Indeed, I saw your change that moved the CMA areas to the bottom of
the zone for that reason. In my testing, I saw a slight uptick in
cma_alloc failures for HugeTLB (due to migration failures), but it
wasn't much at all. Also, our current usage scenario can deal with the
occasional failure, so it was less of a concern. I can try to re-run
some tests to see if I can gather some harder numbers on that - the
problem is of course finding a test case that gives reproducible
results.
>
>
> > Lastly, the hugetlb_cma code was modified to try to migrate
> > movable allocations from non-CMA to CMA when a hugetlb CMA
> > page is freed. Only hugetlb CMA areas opt in to CMA balancing,
> > behavior for all other CMA areas is unchanged.
> >
> > Discussion
> > =3D=3D=3D=3D=3D=3D=3D=3D=3D=3D
> >
> > This approach works when tested with a hugetlb_cma setup
> > where a large number of 1G pages is active, but the number
> > is sometimes reduced in exchange for larger non-hugetlb
> > overhead.
> >
> > Arguments against this approach:
> >
> > * It's kind of heavy-handed. Since there is no easy way to
> >   track the amount of movable allocations residing in non-CMA
> >   pageblocks, it will likely end up scanning too much memory,
> >   as it only knows the upper bound.
> > * It should be more integrated with watermark handling in the
> >   allocation slow path. Again, this would likely require
> >   tracking the number of movable allocations in non-CMA
> >   pageblocks.
>
> I think the problem is very real and the proposed approach looks
> reasonable. But I also agree that it's heavy-handed. Doesn't feel
> like "the final" solution :)
>
> I wonder if we can track the amount of free space outside of cma
> and move pages out on reaching a certain low threshold?
> And it can in theory be the part of the generic kswapd/reclaim code.

I considered this, yes. The first problem is that there is no easy way
to express the number that is "pages allocated with __GFP_MOVABLE in
non-CMA pageblocks".  You can approximate pretty well by checking if
they are on the LRU, I suppose.

If you succeed in getting that number accurately, the next issue is
defining the right threshold and when to apply them. E.g. at one point
I had a change to skip CMA pageblocks for compaction if the target
pageblock is non-CMA, and the threshold has been hit. I ended up
dropping it, since this more special-case approach was better for our
use case.

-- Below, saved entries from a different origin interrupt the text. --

`config.mk`:
```
export PLATFORM = sky130hd
export DESIGN_NAME = alu_exec_unit
export DESIGN_NICKNAME = d
export VERILOG_FILES = /design/src/rtl/alu_exec_unit.sv
export SDC_FILE = /design/constraint.sdc
export NUM_CORES = 1
export LEC_CHECK = 0
export ABC_AREA = 1
export CAP_MARGIN = 5
export CORE_UTILIZATION = 25
export DETAILED_ROUTE_END_ITERATION = 6
export HOLD_SLACK_MARGIN = 0.06
export PLACE_DENSITY = 0.53
export SYNTH_ARGS = -nofsm -noshare
export SYNTH_HDL_FRONTEND = slang
export SYNTH_SLANG_ARGS = --single-unit
```
`constraint.sdc`:
```
create_clock -name clk_i -period 2.9 [get_ports clk_i]
set_input_delay 0.435 -clock clk_i [delete_from_list [all_inputs] [get_ports clk_i]]
set_output_delay 0.435 -clock clk_i [all_outputs]
set_load 0.005 [all_outputs]
```
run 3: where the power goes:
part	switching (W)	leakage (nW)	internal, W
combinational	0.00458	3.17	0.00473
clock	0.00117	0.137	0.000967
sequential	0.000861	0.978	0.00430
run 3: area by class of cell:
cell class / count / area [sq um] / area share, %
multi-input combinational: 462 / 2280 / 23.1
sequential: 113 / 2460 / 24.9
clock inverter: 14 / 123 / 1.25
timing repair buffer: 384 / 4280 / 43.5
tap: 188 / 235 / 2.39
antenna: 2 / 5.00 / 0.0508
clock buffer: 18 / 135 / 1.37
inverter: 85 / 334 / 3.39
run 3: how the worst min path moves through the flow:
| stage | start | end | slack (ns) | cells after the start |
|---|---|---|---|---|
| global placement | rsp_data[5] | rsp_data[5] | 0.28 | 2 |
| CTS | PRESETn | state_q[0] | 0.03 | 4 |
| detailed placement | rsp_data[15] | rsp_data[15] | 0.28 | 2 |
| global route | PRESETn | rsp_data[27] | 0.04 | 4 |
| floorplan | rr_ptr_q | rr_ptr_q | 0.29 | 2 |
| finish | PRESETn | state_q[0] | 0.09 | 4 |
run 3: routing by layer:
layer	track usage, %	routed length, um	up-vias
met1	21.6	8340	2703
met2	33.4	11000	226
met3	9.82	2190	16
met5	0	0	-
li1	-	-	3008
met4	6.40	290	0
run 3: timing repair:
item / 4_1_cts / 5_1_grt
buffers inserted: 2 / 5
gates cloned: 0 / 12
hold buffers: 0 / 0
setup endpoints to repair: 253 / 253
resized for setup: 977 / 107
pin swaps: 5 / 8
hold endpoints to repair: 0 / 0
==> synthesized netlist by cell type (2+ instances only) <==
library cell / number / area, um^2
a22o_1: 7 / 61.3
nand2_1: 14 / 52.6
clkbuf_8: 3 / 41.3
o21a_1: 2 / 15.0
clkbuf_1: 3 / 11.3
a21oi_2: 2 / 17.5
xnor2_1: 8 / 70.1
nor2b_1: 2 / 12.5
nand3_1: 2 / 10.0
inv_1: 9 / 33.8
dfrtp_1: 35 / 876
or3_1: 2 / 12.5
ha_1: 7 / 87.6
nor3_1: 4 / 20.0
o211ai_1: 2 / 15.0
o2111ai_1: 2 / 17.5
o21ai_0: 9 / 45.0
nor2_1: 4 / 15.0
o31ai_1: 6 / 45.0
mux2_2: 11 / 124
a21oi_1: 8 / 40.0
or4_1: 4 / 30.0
==> config.mk <==
export PLATFORM = sky130hd
export DESIGN_NAME = mips_imem_arb
export DESIGN_NICKNAME = d
export VERILOG_FILES = /design/src/rtl/mips_imem_arb.sv
export SDC_FILE = /design/constraint.sdc
export NUM_CORES = 1
export LEC_CHECK = 0
export ABC_AREA = 1
export CAP_MARGIN = 20
export CORE_ASPECT_RATIO = 1.4
export CORE_MARGIN = 3
export CORE_UTILIZATION = 40
export DETAILED_ROUTE_END_ITERATION = 8
export MAX_ROUTING_LAYER = met4
export PLACE_DENSITY_LB_ADDON = 0.12
export SLEW_MARGIN = 20
export SYNTH_ARGS = -nofsm -noshare
export SYNTH_HDL_FRONTEND = slang
export SYNTH_SLANG_ARGS = --single-unit
==> constraint.sdc <==
create_clock -name clk -period 2.1 [get_ports clk]
set_clock_uncertainty 0.05 [all_clocks]
set_input_delay 0.315 -clock clk [delete_from_list [all_inputs] [get_ports clk]]
set_output_delay 0.315 -clock clk [all_outputs]
set_load 0.03 [all_outputs]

But my idea at the time was to add it as a 3rd mechanism to
try harder for allocations (compaction, reclaim, CMA balancing).

It was something like:

1) Track movable allocations in non-CMA areas.
2) If the watermark for an unmovable allocation is below high, stop
migrating things (through compaction) from CMA to non-CMA, and always
start allocating from CMA first.
3) If the watermark is approaching low, don't try compaction if you
know that CMA can be balanced, but do CMA balancing instead, in
amounts that satisfy your needs

One problem here is ping-ponging of memory. If you put CMA areas at
the bottom of the zone, ompaction moves things one way, CMA balancing
the other way.

I think an approach like the above could still work, I just abandoned
it in favor of this more special-cased (and thus safer) one for our
use case.

- Frank